Tracking Microplastics Across the Streambed Interface: Using Laser‐Induced‐Fluorescence to Quantitatively Analyze Microplastic Transport in an Experimental Flume

Abstract Rivers and streams are a primary transport vector for microplastics (MPs), connecting terrestrial sources to marine environments. While previous studies indicated that pore‐scale MPs can accumulate in streambed sediments, the specific MPs transport and retention mechanisms in fluvial systems remain poorly understood. As part of this technical note, we present a novel method for a quantitative analysis of the spatiotemporal transport and retention of pore‐scale MPs in an experimental flume. A continuous mass balance for MPs in surface water was achieved using two online fluorometers, while a laser‐induced Fluorescence‐Imaging‐System was developed to track and quantify the spatial migration of MPs through the streambed sediments. The detection limit was <1 μg/L for 1 μm polystyrene microbeads with the fluorometers and 3 μg/L for the Fluorescence‐Imaging‐System.
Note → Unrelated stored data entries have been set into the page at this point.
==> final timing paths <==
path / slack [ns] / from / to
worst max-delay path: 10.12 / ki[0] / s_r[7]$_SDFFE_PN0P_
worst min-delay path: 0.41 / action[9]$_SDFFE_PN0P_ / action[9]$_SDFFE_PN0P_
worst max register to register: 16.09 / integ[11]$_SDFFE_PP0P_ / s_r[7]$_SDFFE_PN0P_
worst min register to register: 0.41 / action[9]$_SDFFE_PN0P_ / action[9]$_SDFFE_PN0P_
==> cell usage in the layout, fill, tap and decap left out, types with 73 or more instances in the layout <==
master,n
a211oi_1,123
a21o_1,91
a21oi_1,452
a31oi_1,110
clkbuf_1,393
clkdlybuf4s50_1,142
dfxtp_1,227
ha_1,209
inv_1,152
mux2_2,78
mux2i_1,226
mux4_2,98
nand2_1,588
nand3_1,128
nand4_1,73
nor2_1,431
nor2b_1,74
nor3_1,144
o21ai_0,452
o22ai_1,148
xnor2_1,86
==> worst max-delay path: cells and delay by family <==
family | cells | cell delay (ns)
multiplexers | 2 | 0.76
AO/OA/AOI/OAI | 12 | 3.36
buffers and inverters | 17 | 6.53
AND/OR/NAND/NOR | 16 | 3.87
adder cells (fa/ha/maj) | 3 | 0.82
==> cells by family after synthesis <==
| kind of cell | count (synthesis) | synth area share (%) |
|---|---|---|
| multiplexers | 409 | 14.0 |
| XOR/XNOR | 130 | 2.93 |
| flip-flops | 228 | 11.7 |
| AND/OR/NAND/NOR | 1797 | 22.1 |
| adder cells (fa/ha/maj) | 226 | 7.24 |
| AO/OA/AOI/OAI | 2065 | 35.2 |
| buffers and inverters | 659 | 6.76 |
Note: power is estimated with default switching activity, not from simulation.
===== config.mk =====
export PLATFORM = sky130hd
export DESIGN_NAME = digit_glyph_overlay
export DESIGN_NICKNAME = d
export VERILOG_FILES = /design/src/rtl/digit_glyph_overlay.sv
export SDC_FILE = /design/constraint.sdc
export NUM_CORES = 1
export LEC_CHECK = 0
export ABC_AREA = 1
export CORE_MARGIN = 2
export CORE_UTILIZATION = 50
export CTS_CLUSTER_SIZE = 30
export DETAILED_ROUTE_END_ITERATION = 16
export PLACE_DENSITY = 0.76
export REMOVE_ABC_BUFFERS = 1
export SLEW_MARGIN = 20
export SYNTH_ARGS = -nofsm -noshare
export SYNTH_HDL_FRONTEND = slang
export SYNTH_SLANG_ARGS = --single-unit
export TNS_END_PERCENT = 30

===== constraint.sdc =====
create_clock -name clk -period 3.3 [get_ports clk]
set_input_delay 0.99 -clock clk [delete_from_list [all_inputs] [get_ports clk]]
set_output_delay 0.99 -clock clk [all_outputs]
set_load 0.01 [all_outputs]
## config.mk

```make
export PLATFORM = sky130hd
export DESIGN_NAME = axi4lite_master
export DESIGN_NICKNAME = d
export VERILOG_FILES = /design/src/rtl/axi4lite_master.sv
export SDC_FILE = /design/constraint.sdc
export NUM_CORES = 1
export LEC_CHECK = 0
export CELL_PAD_IN_SITES_DETAIL_PLACEMENT = 1
export CELL_PAD_IN_SITES_GLOBAL_PLACEMENT = 1
export CORE_MARGIN = 8
export CORE_UTILIZATION = 26
export DETAILED_ROUTE_END_ITERATION = 10
export GPL_TIMING_DRIVEN = 0
export HOLD_SLACK_MARGIN = 0.15
export PLACE_DENSITY_LB_ADDON = 0.1
export SLEW_MARGIN = 10
export SYNTH_ARGS = -nofsm -noshare
export SYNTH_HDL_FRONTEND = slang
export SYNTH_SLANG_ARGS = --single-unit
```

## constraint.sdc

```tcl
create_clock -name axi4l_aclk -period 1.5 [get_ports axi4l_aclk]
set_clock_uncertainty 0.2 [all_clocks]
set_input_delay 0.45 -clock axi4l_aclk [delete_from_list [all_inputs] [get_ports axi4l_aclk]]
set_output_delay 0.45 -clock axi4l_aclk [all_outputs]
set_load 0.005 [all_outputs]
```

## src/rtl/axi4lite_master.sv

```systemverilog
// AXI4-Lite master: one outstanding register read/write per command.
// Define AXI4L_MASTER_TIMEOUT_EN to abort stalled transactions with resp 2'b11.
module axi4lite_master #(
   parameter int ADDR_WIDTH     = 8,
   parameter int DATA_WIDTH     = 32,
   parameter int TIMEOUT_CYCLES = 255
) (
   input  logic                    axi4l_aclk,
   input  logic                    axi4l_areset,
   input  logic                    cmd_valid,
   output logic                    cmd_ready,
   input  logic                    cmd_write,
   input  logic [ADDR_WIDTH-1:0]   cmd_addr,
   input  logic [DATA_WIDTH-1:0]   cmd_wdata,
   output logic                    rsp_valid,
   input  logic                    rsp_ready,
   output logic [DATA_WIDTH-1:0]   rsp_rdata,
   output logic [1:0]              rsp_resp,
   output logic                    axi4l_awvalid,
   input  logic                    axi4l_awready,
   output logic [ADDR_WIDTH-1:0]   axi4l_awaddr,
   output logic [2:0]              axi4l_awprot,
   output logic                    axi4l_wvalid,
   input  logic                    axi4l_wready,
   output logic [DATA_WIDTH-1:0]   axi4l_wdata,
   output logic [DATA_WIDTH/8-1:0] axi4l_wstrb,
   input  logic                    axi4l_bvalid,
   output logic                    axi4l_bready,
   input  logic [1:0]              axi4l_bresp,
   output logic                    axi4l_arvalid,
   input  logic                    axi4l_arready,
   output logic [ADDR_WIDTH-1:0]   axi4l_araddr,
   output logic [2:0]              axi4l_arprot,
   input  logic                    axi4l_rvalid,
   output logic                    axi4l_rready,
   input  logic [DATA_WIDTH-1:0]   axi4l_rdata,
   input  logic [1:0]              axi4l_rresp
);

   localparam logic [2:0] S_IDLE         = 3'd0;
   localparam logic [2:0] S_WR_ADDR_DATA = 3'd1;
   localparam logic [2:0] S_WR_RESP      = 3'd2;
   localparam logic [2:0] S_RD_ADDR      = 3'd3;
   localparam logic [2:0] S_RD_DATA      = 3'd4;
   localparam logic [2:0] S_RSP          = 3'd5;

   logic [2:0]            r_state;
   logic                  r_cmd_ready;
   logic [ADDR_WIDTH-1:0] r_addr;
   logic [DATA_WIDTH-1:0] r_wdata;
   logic                  r_awvalid;
   logic                  r_wvalid;
   logic                  r_aw_done;
   logic                  r_w_done;
   logic                  r_bready;
   logic                  r_arvalid;
   logic                  r_rready;
   logic                  r_rsp_valid;
   logic [DATA_WIDTH-1:0] r_rsp_rdata;
   logic [1:0]            r_rsp_resp;

   logic w_accept;
   logic w_busy;
   logic w_progress;
   logic w_timeout;
   logic w_abort;

   assign w_accept = (r_state == S_IDLE) & r_cmd_ready & cmd_valid;
   assign w_busy   = (r_state == S_WR_ADDR_DATA) | (r_state == S_WR_RESP) |
                     (r_state == S_RD_ADDR) | (r_state == S_RD_DATA);

   // A phase that completes on the timeout edge wins over the abort.
   always_comb begin
      w_progress = 1'b0;
      case (r_state)
         S_WR_ADDR_DATA: w_progress = r_aw_done & r_w_done;
         S_WR_RESP:      w_progress = axi4l_bvalid;
         S_RD_ADDR:      w_progress = axi4l_arready;
         S_RD_DATA:      w_progress = axi4l_rvalid;
         default:        w_progress = 1'b0;
      endcase
   end

`ifdef AXI4L_MASTER_TIMEOUT_EN
   localparam int CW = $clog2(TIMEOUT_CYCLES + 1);

   logic [CW-1:0] r_cnt;

   always_ff @(posedge axi4l_aclk) begin
      if (axi4l_areset || r_state == S_IDLE) begin
         r_cnt <= '0;
      end else if (w_busy) begin
         r_cnt <= r_cnt + 1'b1;
      end
   end

   assign w_timeout = w_busy & (r_cnt == CW'(TIMEOUT_CYCLES - 1));
`else
   assign w_timeout = 1'b0;
`endif

   assign w_abort = w_timeout & ~w_progress;

   always_ff @(posedge axi4l_aclk) begin
      if (axi4l_areset) begin
         r_state     <= S_IDLE;
         r_cmd_ready <= 1'b0;
         r_addr      <= '0;
         r_wdata     <= '0;
         r_awvalid   <= 1'b0;
         r_wvalid    <= 1'b0;
         r_aw_done   <= 1'b0;
         r_w_done    <= 1'b0;
         r_bready    <= 1'b0;
         r_arvalid   <= 1'b0;
         r_rready    <= 1'b0;
         r_rsp_valid <= 1'b0;
         r_rsp_rdata <= '0;
         r_rsp_resp  <= 2'b00;
      end else begin
         case (r_state)
            S_IDLE: begin
               r_cmd_ready <= 1'b1;
               if (w_accept) begin
                  r_cmd_ready <= 1'b0;
                  r_addr      <= cmd_addr;
                  r_wdata     <= cmd_wdata;
                  if (cmd_write) begin
                     r_state   <= S_WR_ADDR_DATA;
                     r_awvalid <= 1'b1;
                     r_wvalid  <= 1'b1;
                     r_aw_done <= 1'b0;
                     r_w_done  <= 1'b0;
                  end else begin
                     r_state   <= S_RD_ADDR;
                     r_arvalid <= 1'b1;
                  end
               end
            end
            S_WR_ADDR_DATA: begin
               if (r_aw_done && r_w_done) begin
                  r_state  <= S_WR_RESP;
                  r_bready <= 1'b1;
               end else begin
                  if (r_awvalid && axi4l_awready) begin
                     r_awvalid <= 1'b0;
                     r_aw_done <= 1'b1;
                  end
                  if (r_wvalid && axi4l_wready) begin
                     r_wvalid <= 1'b0;
                     r_w_done <= 1'b1;
                  end
               end
            end
            S_WR_RESP: begin
               if (axi4l_bvalid) begin
                  r_bready    <= 1'b0;
                  r_rsp_resp  <= axi4l_bresp;
                  r_rsp_rdata <= '0;
                  r_rsp_valid <= 1'b1;
                  r_state     <= S_RSP;
               end
            end
            S_RD_ADDR: begin
               if (axi4l_arready) begin
                  r_arvalid <= 1'b0;
                  r_rready  <= 1'b1;
                  r_state   <= S_RD_DATA;
               end
            end
            S_RD_DATA: begin
               if (axi4l_rvalid) begin
                  r_rready    <= 1'b0;
                  r_rsp_rdata <= axi4l_rdata;
                  r_rsp_resp  <= axi4l_rresp;
                  r_rsp_valid <= 1'b1;
                  r_state     <= S_RSP;
               end
            end
            S_RSP: begin
               if (rsp_ready) begin
                  r_rsp_valid <= 1'b0;
                  r_cmd_ready <= 1'b1;
                  r_state     <= S_IDLE;
               end
            end
            default: begin
               r_state <= S_IDLE;
            end
         endcase
         if (w_abort) begin
            r_awvalid   <= 1'b0;
            r_wvalid    <= 1'b0;
            r_bready    <= 1'b0;
            r_arvalid   <= 1'b0;
            r_rready    <= 1'b0;
            r_rsp_valid <= 1'b1;
            r_rsp_resp  <= 2'b11;
            r_rsp_rdata <= '0;
            r_state     <= S_RSP;
         end
      end
   end

   assign cmd_ready     = r_cmd_ready;
   assign rsp_valid     = r_rsp_valid;
   assign rsp_rdata     = r_rsp_rdata;
   assign rsp_resp      = r_rsp_resp;
   assign axi4l_awvalid = r_awvalid;
   assign axi4l_awaddr  = r_addr;
   assign axi4l_awprot  = 3'b000;
   assign axi4l_wvalid  = r_wvalid;
   assign axi4l_wdata   = r_wdata;
   assign axi4l_wstrb   = '1;
   assign axi4l_bready  = r_bready;
   assign axi4l_arvalid = r_arvalid;
   assign axi4l_araddr  = r_addr;
   assign axi4l_arprot  = 3'b000;
   assign axi4l_rready  = r_rready;

endmodule

```

==> results.sh <==
export IMPL_cts_made_buffers=9
export IMPL_synth_ff_type="dfxtp_1"
export IMPL_area_delta_synth_final_pct=67.9
export IMPL_violations="setup timing"
export IMPL_ir_worst_vdd_v=0.000511
export IMPL_drt_vias_per_instance=4.85
export IMPL_drv_slew=0
export IMPL_grt_pass1_vias=4199
export IMPL_min_period_over_period_pct=106
export IMPL_path_class="reg -> reg"
export IMPL_critPathCaptureType="flip-flop"
export IMPL_rows=44
export IMPL_antenna_found_initial=2
export IMPL_vias=4017
export IMPL_final_area_um2=6300
export IMPL_fin_cells=828
export IMPL_fin_nets=724
export IMPL_routed_wl_um=15000
export IMPL_cts_tree="built"
export IMPL_worstPathRequired_ns=1.57
export IMPL_drt_pass1_iterations=4
export IMPL_finalWorstSetupSlack_ns=-0.0928
export IMPL_period_needed_ns=1.59
export IMPL_gp_congestion=0.761
export IMPL_power_total_uw=6210
export IMPL_antenna_left=0
export IMPL_synth_top_area_share_pct=45.9
export IMPL_hpwl_um=10900
export IMPL_worstHoldPathType="reg -> reg"
export IMPL_die_area_um2=18500
export IMPL_arrival_ns=1.66
export IMPL_grt_use_total_pct=15.7
export IMPL_fp_dieH_um=136
export IMPL_dp_cells=797
export IMPL_htreeDepth=3
export IMPL_grt_max_degree=14
export IMPL_clock_root_buffer="clkbuf_16"
export IMPL_final_util_pct=44.0
export IMPL_synth_enable_flop_cells=0
export IMPL_clk_latency_ns=0.34
export IMPL_pre_cts_slack_ns=-0.833
export IMPL_cts_sinks=86
export IMPL_p_leak_uw=0.00254
export IMPL_initial_core_util_pct=26.2
export IMPL_rsz0062_at_grt="true"
export IMPL_yosysSeqAreaShare_pct=45.9
export IMPL_fill_cells=1725
export IMPL_synth_area_top_cells="dfxtp_1 (46%), nand3_1 (9.9%), a21oi_1 (9.1%)"
export IMPL_drv_cap=0
export IMPL_port_buffers=174
export IMPL_synthArstFlopShare_pct=0
export IMPL_die_w_um=136
export IMPL_layout_drive_gt1_share_pct=48.5
export IMPL_fmax_mhz=628
export IMPL_wl_per_cell_um=18.1
export IMPL_clockBufferDepth=2
export IMPL_yosys_warnings=0
export IMPL_netlist_area_um2=3750
export IMPL_drtIter0Drc=202
export IMPL_worst_setup_path_start_kind="flip-flop"
export IMPL_avgSynthCellArea_um2=8.71
export IMPL_gr_total_overflow=0
export IMPL_clk_pin_slew_ns=0.06
export IMPL_yosysUniqueCellTypes=45
export IMPL_syn_inst=431
export IMPL_status="finished with violations"
export IMPL_core_um2=14300
export IMPL_powerDensity_nw_per_um2=985
export IMPL_dpl_cell_area_um2=5760
export IMPL_crit_fanout=7
export IMPL_io_pins=185
export IMPL_drc=0
export IMPL_finalHoldViolCount=0
export IMPL_cts_hold_buf=0
export IMPL_setup_viol=42
export IMPL_yosysTopAreaCell="dfxtp_1"
export IMPL_ys_seq_elements=86
export IMPL_grt_pass1_wl_um=22800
The system was able to quantitatively track the advective transfer of MPs into the streambed sediments: a process that has yet not been observed experimentally. Results showed that MPs infiltrated into the streambed sediments up to a depth twice the bedform amplitude. This work provides a novel experimental method to quantitatively monitor MP transport through porous media and advective exchange of MP across the streambed interface.